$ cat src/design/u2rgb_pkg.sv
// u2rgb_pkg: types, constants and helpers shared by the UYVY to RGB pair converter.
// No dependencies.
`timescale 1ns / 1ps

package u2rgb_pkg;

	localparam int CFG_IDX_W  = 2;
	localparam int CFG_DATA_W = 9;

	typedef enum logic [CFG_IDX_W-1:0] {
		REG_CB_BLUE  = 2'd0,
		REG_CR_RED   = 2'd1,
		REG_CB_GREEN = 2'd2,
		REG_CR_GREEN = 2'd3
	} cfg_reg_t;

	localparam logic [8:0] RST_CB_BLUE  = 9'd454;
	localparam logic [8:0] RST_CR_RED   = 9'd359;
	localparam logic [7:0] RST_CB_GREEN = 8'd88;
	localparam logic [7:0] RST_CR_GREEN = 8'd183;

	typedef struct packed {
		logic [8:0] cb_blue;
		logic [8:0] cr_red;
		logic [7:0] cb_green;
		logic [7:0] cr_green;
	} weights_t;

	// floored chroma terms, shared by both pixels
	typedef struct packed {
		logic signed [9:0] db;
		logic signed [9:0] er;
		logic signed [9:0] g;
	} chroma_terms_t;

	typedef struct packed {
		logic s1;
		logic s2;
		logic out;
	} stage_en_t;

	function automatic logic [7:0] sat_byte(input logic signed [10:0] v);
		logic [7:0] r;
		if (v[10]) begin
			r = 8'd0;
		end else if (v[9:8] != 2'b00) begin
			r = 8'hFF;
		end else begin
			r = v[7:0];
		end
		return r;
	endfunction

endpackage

════════════════════

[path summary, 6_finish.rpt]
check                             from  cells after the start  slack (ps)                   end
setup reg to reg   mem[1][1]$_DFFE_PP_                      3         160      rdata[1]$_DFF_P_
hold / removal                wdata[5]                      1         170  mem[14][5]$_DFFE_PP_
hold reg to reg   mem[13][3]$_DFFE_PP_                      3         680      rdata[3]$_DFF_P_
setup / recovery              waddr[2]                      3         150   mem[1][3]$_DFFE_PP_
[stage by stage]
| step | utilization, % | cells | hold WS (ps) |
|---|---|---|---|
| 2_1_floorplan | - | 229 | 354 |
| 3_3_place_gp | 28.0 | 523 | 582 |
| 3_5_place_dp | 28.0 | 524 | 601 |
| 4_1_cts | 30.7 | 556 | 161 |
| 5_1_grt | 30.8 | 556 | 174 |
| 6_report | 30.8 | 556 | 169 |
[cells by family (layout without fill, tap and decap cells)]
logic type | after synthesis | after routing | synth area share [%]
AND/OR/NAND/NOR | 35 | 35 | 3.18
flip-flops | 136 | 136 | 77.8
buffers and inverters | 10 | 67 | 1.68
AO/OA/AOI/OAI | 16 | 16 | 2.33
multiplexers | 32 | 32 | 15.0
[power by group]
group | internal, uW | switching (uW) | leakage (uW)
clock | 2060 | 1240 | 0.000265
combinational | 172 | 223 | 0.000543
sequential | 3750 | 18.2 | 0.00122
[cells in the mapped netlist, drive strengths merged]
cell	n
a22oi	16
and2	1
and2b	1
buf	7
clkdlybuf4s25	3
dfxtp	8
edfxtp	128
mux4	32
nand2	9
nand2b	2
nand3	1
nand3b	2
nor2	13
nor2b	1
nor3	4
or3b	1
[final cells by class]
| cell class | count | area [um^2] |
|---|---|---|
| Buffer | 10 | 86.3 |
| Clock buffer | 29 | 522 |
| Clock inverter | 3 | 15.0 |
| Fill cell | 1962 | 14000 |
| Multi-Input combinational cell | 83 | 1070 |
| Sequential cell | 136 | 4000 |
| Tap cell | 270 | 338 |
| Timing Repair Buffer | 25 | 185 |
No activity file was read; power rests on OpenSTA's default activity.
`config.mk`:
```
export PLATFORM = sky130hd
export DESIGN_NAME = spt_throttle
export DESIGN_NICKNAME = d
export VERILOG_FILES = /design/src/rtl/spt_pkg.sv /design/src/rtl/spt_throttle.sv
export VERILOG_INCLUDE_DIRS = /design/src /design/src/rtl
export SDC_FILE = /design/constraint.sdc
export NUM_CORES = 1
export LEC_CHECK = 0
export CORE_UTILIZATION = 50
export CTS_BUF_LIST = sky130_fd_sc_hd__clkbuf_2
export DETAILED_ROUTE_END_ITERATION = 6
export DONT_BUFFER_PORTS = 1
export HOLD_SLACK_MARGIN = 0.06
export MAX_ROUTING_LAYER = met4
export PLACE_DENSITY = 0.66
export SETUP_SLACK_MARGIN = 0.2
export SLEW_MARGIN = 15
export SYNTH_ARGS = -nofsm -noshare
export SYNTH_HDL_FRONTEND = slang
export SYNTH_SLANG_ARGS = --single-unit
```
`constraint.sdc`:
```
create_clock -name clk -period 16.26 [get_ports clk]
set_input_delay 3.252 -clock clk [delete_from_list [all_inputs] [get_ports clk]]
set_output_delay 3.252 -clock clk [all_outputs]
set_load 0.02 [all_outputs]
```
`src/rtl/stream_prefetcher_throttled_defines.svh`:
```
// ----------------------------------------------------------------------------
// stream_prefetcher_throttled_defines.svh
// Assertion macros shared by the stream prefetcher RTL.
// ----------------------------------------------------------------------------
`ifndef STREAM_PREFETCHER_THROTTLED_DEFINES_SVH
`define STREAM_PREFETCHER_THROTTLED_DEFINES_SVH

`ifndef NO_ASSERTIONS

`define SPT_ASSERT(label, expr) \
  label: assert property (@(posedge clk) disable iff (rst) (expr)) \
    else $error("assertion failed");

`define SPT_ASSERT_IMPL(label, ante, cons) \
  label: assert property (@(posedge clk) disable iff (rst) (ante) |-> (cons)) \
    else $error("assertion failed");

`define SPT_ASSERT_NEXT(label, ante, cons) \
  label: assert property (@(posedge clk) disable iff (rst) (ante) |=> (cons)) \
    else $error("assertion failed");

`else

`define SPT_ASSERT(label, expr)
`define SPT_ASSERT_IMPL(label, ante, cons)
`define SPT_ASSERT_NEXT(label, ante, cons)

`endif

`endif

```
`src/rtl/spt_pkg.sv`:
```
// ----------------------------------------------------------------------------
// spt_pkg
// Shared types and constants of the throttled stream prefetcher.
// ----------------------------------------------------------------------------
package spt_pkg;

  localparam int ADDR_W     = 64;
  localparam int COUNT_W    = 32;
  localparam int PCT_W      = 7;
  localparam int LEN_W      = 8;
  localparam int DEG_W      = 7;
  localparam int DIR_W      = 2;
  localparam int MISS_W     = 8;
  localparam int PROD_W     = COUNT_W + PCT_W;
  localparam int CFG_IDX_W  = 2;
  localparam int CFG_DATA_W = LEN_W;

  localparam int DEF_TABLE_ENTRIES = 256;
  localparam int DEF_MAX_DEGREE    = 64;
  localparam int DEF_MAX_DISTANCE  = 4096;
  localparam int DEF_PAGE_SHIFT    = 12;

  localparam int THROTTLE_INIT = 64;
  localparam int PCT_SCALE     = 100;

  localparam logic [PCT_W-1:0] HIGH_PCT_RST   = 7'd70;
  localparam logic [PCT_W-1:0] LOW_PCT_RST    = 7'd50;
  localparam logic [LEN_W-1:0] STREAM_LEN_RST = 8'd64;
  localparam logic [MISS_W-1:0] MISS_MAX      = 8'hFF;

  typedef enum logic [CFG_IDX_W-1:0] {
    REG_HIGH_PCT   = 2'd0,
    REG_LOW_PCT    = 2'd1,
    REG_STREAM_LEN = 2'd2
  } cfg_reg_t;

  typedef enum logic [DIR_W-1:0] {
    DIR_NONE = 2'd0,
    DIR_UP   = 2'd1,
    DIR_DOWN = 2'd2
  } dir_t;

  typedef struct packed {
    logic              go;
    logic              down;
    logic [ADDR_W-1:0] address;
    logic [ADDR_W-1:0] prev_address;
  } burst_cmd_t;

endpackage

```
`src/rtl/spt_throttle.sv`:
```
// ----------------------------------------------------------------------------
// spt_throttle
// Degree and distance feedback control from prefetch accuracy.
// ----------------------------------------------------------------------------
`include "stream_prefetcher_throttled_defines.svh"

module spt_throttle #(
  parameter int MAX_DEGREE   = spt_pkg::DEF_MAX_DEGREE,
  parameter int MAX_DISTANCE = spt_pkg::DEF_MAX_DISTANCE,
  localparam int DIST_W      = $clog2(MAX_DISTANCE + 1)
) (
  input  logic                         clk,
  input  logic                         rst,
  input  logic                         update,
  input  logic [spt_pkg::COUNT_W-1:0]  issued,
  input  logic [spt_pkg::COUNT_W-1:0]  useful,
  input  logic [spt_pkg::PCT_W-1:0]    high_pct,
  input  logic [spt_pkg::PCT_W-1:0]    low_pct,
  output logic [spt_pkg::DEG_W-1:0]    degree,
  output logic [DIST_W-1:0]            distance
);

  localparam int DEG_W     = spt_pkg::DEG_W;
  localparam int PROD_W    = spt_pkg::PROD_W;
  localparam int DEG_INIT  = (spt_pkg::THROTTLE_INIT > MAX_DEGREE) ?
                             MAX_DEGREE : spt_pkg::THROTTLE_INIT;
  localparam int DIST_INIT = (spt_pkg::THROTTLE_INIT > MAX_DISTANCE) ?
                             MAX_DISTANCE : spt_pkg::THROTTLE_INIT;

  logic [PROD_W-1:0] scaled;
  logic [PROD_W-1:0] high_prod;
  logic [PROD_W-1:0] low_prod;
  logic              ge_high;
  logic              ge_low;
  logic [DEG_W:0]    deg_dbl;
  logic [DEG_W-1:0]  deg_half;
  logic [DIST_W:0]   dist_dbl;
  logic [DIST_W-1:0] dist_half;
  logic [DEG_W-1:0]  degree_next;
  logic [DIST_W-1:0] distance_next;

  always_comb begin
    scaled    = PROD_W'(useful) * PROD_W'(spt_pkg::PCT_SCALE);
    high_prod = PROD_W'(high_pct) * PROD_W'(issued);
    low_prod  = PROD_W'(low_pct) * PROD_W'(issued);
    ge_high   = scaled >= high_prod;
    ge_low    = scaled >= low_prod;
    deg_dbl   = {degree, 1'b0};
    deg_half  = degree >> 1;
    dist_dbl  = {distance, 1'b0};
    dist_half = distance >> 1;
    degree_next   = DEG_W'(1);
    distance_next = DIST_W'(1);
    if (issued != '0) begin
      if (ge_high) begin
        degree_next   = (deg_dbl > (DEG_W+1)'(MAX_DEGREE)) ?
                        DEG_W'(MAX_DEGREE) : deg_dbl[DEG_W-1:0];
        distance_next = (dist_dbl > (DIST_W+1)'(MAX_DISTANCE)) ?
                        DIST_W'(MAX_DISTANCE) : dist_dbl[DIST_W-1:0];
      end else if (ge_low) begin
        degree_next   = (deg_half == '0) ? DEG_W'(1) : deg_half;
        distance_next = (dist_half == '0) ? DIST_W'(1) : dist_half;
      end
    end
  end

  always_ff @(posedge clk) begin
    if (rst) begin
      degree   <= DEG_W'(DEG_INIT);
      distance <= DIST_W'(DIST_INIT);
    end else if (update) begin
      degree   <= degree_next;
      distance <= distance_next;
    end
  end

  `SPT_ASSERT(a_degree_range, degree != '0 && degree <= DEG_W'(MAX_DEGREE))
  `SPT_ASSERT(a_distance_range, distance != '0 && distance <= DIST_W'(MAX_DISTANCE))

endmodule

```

════════════════════

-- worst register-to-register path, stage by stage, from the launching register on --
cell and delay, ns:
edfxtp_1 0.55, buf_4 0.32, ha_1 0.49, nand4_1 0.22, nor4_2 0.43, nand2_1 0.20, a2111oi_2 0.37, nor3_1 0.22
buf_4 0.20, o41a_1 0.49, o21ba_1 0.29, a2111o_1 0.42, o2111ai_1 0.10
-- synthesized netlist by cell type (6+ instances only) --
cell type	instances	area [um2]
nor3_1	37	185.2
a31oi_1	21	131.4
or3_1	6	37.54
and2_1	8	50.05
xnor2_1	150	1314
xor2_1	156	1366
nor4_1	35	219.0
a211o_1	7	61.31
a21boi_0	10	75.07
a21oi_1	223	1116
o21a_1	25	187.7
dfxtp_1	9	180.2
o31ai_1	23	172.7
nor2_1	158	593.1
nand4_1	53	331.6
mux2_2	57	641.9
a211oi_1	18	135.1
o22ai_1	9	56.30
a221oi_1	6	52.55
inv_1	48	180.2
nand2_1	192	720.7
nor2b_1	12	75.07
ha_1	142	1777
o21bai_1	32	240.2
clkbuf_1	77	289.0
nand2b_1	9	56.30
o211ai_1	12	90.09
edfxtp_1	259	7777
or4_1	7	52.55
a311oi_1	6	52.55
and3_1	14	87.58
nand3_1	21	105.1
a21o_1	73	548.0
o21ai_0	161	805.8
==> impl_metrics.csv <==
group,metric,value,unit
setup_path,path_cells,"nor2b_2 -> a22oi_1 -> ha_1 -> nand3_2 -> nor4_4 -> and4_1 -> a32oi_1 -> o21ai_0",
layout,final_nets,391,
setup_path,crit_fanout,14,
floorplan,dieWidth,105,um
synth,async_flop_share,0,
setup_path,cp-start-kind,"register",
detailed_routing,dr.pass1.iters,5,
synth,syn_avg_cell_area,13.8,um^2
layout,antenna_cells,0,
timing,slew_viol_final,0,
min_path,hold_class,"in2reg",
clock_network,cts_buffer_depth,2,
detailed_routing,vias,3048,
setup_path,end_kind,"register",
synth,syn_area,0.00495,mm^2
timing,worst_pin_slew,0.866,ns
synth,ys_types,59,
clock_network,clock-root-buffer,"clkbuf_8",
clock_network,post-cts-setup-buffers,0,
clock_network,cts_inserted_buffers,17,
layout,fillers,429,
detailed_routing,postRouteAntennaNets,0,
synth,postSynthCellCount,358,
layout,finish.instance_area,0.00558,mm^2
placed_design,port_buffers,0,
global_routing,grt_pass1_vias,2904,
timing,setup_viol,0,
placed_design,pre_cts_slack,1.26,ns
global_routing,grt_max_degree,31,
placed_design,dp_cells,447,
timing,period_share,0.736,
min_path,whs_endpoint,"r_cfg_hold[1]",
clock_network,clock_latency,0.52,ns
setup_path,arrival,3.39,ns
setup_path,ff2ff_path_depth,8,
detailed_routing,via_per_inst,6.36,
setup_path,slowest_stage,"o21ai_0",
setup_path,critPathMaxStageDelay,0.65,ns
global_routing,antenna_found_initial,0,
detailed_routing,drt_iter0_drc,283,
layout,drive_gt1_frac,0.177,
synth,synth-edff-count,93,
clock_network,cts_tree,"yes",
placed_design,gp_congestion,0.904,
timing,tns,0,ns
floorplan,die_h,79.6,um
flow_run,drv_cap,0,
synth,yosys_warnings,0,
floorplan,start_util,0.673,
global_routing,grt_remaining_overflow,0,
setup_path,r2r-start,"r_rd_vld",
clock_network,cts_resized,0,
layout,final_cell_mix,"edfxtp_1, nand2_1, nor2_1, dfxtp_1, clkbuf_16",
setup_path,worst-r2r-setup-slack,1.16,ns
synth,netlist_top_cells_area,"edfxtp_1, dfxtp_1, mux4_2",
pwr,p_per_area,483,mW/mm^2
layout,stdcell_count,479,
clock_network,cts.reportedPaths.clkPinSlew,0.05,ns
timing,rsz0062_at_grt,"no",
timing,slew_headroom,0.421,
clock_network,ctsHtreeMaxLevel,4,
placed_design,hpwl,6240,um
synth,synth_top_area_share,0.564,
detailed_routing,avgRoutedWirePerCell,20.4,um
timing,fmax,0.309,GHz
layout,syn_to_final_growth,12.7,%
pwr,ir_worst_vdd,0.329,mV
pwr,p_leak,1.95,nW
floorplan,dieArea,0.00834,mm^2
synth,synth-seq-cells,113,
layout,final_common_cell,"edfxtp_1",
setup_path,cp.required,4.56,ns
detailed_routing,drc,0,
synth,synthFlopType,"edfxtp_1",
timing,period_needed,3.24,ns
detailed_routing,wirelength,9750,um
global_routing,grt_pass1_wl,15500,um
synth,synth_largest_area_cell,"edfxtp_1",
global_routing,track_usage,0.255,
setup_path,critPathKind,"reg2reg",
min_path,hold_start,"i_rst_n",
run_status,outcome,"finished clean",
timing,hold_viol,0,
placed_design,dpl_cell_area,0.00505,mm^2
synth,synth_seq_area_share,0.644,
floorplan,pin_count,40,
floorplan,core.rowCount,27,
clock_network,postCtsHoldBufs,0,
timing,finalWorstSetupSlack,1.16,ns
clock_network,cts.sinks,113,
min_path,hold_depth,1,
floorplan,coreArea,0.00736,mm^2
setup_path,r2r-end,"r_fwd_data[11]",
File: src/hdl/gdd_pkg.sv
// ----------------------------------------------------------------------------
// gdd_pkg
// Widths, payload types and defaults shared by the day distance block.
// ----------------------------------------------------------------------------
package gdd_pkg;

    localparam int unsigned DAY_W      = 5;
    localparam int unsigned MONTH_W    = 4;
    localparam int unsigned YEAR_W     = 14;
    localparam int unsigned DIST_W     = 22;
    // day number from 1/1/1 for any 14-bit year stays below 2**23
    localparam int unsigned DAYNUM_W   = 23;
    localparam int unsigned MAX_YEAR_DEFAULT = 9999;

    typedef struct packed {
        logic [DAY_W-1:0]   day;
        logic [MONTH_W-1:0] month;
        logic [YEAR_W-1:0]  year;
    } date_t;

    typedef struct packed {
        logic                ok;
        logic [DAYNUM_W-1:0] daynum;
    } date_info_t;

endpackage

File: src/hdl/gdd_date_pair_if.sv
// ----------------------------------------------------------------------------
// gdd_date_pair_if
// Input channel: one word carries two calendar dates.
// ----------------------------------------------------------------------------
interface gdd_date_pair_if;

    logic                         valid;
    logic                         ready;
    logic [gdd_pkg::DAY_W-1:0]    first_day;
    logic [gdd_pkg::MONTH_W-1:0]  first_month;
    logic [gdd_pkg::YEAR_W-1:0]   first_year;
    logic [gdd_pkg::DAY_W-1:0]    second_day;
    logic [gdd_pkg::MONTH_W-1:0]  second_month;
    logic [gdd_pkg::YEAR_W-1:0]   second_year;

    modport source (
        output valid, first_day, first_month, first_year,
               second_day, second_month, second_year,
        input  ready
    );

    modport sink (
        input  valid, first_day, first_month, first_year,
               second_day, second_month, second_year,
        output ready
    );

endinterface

════════════════════

What to work on: All lines above from the one containing "[path summary, 6_finish.rpt]" to the one containing "Buffer | 25 | 185 |" must be repeated exactly, both lines included, and no others.

Written answer:
[path summary, 6_finish.rpt]
check                             from  cells after the start  slack (ps)                   end
setup reg to reg   mem[1][1]$_DFFE_PP_                      3         160      rdata[1]$_DFF_P_
hold / removal                wdata[5]                      1         170  mem[14][5]$_DFFE_PP_
hold reg to reg   mem[13][3]$_DFFE_PP_                      3         680      rdata[3]$_DFF_P_
setup / recovery              waddr[2]                      3         150   mem[1][3]$_DFFE_PP_
[stage by stage]
| step | utilization, % | cells | hold WS (ps) |
|---|---|---|---|
| 2_1_floorplan | - | 229 | 354 |
| 3_3_place_gp | 28.0 | 523 | 582 |
| 3_5_place_dp | 28.0 | 524 | 601 |
| 4_1_cts | 30.7 | 556 | 161 |
| 5_1_grt | 30.8 | 556 | 174 |
| 6_report | 30.8 | 556 | 169 |
[cells by family (layout without fill, tap and decap cells)]
logic type | after synthesis | after routing | synth area share [%]
AND/OR/NAND/NOR | 35 | 35 | 3.18
flip-flops | 136 | 136 | 77.8
buffers and inverters | 10 | 67 | 1.68
AO/OA/AOI/OAI | 16 | 16 | 2.33
multiplexers | 32 | 32 | 15.0
[power by group]
group | internal, uW | switching (uW) | leakage (uW)
clock | 2060 | 1240 | 0.000265
combinational | 172 | 223 | 0.000543
sequential | 3750 | 18.2 | 0.00122
[cells in the mapped netlist, drive strengths merged]
cell	n
a22oi	16
and2	1
and2b	1
buf	7
clkdlybuf4s25	3
dfxtp	8
edfxtp	128
mux4	32
nand2	9
nand2b	2
nand3	1
nand3b	2
nor2	13
nor2b	1
nor3	4
or3b	1
[final cells by class]
| cell class | count | area [um^2] |
|---|---|---|
| Buffer | 10 | 86.3 |
| Clock buffer | 29 | 522 |
| Clock inverter | 3 | 15.0 |
| Fill cell | 1962 | 14000 |
| Multi-Input combinational cell | 83 | 1070 |
| Sequential cell | 136 | 4000 |
| Tap cell | 270 | 338 |
| Timing Repair Buffer | 25 | 185 |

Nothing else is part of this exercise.